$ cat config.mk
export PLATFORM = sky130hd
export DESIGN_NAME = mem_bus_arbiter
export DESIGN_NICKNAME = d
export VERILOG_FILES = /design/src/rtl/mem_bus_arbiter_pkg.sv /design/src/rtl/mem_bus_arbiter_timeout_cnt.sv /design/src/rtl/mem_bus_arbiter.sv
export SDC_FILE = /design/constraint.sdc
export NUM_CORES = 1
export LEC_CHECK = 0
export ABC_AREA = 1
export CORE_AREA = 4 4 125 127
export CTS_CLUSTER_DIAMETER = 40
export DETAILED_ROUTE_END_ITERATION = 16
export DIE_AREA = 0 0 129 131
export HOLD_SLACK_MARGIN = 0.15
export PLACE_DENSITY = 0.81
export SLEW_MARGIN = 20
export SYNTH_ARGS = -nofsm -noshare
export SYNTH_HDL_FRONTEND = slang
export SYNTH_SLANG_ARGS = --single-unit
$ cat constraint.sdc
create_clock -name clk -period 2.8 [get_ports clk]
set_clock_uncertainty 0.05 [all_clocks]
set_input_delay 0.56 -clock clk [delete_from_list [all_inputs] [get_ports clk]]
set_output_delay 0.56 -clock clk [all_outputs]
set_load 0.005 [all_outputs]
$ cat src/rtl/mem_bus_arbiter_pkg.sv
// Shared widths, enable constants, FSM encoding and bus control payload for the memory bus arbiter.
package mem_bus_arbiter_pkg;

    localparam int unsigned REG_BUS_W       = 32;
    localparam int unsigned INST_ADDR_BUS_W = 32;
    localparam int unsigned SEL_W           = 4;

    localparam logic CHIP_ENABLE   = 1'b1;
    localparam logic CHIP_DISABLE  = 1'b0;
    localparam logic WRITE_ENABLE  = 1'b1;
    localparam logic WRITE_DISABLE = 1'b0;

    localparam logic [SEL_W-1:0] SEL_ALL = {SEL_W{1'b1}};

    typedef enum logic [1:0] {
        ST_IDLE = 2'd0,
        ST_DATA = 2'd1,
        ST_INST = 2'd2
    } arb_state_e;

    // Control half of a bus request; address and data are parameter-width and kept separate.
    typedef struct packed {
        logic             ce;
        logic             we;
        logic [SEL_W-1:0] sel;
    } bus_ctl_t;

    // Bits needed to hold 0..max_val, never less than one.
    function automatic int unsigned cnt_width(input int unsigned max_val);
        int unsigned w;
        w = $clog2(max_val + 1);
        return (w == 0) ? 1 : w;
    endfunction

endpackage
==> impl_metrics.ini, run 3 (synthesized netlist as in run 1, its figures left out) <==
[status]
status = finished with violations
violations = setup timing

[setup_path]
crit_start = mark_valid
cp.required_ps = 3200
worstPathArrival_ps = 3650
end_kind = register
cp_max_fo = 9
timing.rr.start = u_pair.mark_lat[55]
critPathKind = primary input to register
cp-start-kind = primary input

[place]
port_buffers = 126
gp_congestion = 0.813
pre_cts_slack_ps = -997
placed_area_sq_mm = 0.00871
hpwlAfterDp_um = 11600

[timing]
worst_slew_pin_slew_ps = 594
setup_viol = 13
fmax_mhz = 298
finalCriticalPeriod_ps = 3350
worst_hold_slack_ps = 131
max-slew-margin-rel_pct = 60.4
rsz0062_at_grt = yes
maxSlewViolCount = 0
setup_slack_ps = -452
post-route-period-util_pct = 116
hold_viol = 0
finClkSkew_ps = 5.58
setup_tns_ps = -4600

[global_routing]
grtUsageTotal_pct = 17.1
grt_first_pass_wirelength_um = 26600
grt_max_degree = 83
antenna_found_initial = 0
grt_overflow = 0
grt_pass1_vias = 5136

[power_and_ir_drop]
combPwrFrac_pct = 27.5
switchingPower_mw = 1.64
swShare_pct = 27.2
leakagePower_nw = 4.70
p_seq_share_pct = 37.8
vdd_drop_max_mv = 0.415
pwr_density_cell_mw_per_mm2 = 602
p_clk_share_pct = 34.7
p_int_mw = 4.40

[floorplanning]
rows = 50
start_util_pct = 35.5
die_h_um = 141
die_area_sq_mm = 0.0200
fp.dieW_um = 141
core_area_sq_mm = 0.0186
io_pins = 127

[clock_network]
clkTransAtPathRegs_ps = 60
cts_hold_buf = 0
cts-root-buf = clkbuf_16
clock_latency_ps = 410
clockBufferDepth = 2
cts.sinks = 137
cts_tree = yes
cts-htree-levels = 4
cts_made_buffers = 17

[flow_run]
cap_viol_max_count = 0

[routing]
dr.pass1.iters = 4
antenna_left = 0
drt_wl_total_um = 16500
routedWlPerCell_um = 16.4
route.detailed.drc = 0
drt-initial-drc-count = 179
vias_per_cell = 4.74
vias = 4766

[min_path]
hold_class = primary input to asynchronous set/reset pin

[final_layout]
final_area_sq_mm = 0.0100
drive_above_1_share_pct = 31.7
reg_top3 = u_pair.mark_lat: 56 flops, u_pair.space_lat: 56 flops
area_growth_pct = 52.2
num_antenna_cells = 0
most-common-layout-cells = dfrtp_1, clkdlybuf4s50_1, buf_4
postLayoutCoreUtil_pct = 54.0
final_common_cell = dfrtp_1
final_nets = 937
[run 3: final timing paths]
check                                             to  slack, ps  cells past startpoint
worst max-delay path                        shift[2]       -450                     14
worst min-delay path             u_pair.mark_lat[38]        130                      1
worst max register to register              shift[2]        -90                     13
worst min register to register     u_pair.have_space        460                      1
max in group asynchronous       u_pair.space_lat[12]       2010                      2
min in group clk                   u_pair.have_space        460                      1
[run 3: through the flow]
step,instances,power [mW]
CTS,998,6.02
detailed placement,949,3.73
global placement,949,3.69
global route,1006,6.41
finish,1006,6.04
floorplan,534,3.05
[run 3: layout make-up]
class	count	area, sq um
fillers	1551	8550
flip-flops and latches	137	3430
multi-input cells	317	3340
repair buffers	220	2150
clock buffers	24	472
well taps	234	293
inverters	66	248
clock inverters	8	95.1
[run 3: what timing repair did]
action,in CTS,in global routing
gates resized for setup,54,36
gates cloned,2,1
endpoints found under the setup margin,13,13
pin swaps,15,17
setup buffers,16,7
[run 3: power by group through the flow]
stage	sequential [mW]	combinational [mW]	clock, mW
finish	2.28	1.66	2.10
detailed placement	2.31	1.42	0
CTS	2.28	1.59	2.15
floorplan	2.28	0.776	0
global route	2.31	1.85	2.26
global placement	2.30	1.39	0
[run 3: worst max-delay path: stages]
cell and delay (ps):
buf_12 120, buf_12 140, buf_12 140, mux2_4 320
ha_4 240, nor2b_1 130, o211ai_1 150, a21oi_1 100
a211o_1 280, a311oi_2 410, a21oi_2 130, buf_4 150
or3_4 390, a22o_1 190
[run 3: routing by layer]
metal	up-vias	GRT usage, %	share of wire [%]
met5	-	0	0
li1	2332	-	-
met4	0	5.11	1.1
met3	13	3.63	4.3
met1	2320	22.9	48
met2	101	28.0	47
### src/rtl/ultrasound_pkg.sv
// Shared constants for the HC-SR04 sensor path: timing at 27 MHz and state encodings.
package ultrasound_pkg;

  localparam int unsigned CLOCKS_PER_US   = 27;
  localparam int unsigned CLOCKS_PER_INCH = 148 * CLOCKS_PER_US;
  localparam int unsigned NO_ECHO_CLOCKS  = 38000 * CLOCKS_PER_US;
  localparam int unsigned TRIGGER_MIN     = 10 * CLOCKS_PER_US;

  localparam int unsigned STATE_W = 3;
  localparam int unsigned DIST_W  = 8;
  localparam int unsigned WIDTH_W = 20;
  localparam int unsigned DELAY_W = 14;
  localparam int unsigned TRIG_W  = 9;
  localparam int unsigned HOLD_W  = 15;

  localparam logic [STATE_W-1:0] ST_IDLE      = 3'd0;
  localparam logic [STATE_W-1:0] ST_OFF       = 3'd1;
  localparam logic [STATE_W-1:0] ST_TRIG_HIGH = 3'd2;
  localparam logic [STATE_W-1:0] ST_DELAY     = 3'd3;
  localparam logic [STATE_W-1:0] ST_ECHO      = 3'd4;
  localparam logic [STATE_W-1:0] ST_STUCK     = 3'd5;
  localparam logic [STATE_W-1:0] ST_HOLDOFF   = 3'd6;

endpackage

=== Exercise prompt ===
Above are the records; repeat exactly the lines from the one holding "setup_slack_ps = -452" down to the one holding "[run 3: through the flow]", end lines included.

=== Answer to this exercise ===
setup_slack_ps = -452
post-route-period-util_pct = 116
hold_viol = 0
finClkSkew_ps = 5.58
setup_tns_ps = -4600

[global_routing]
grtUsageTotal_pct = 17.1
grt_first_pass_wirelength_um = 26600
grt_max_degree = 83
antenna_found_initial = 0
grt_overflow = 0
grt_pass1_vias = 5136

[power_and_ir_drop]
combPwrFrac_pct = 27.5
switchingPower_mw = 1.64
swShare_pct = 27.2
leakagePower_nw = 4.70
p_seq_share_pct = 37.8
vdd_drop_max_mv = 0.415
pwr_density_cell_mw_per_mm2 = 602
p_clk_share_pct = 34.7
p_int_mw = 4.40

[floorplanning]
rows = 50
start_util_pct = 35.5
die_h_um = 141
die_area_sq_mm = 0.0200
fp.dieW_um = 141
core_area_sq_mm = 0.0186
io_pins = 127

[clock_network]
clkTransAtPathRegs_ps = 60
cts_hold_buf = 0
cts-root-buf = clkbuf_16
clock_latency_ps = 410
clockBufferDepth = 2
cts.sinks = 137
cts_tree = yes
cts-htree-levels = 4
cts_made_buffers = 17

[flow_run]
cap_viol_max_count = 0

[routing]
dr.pass1.iters = 4
antenna_left = 0
drt_wl_total_um = 16500
routedWlPerCell_um = 16.4
route.detailed.drc = 0
drt-initial-drc-count = 179
vias_per_cell = 4.74
vias = 4766

[min_path]
hold_class = primary input to asynchronous set/reset pin

[final_layout]
final_area_sq_mm = 0.0100
drive_above_1_share_pct = 31.7
reg_top3 = u_pair.mark_lat: 56 flops, u_pair.space_lat: 56 flops
area_growth_pct = 52.2
num_antenna_cells = 0
most-common-layout-cells = dfrtp_1, clkdlybuf4s50_1, buf_4
postLayoutCoreUtil_pct = 54.0
final_common_cell = dfrtp_1
final_nets = 937
[run 3: final timing paths]
check                                             to  slack, ps  cells past startpoint
worst max-delay path                        shift[2]       -450                     14
worst min-delay path             u_pair.mark_lat[38]        130                      1
worst max register to register              shift[2]        -90                     13
worst min register to register     u_pair.have_space        460                      1
max in group asynchronous       u_pair.space_lat[12]       2010                      2
min in group clk                   u_pair.have_space        460                      1
[run 3: through the flow]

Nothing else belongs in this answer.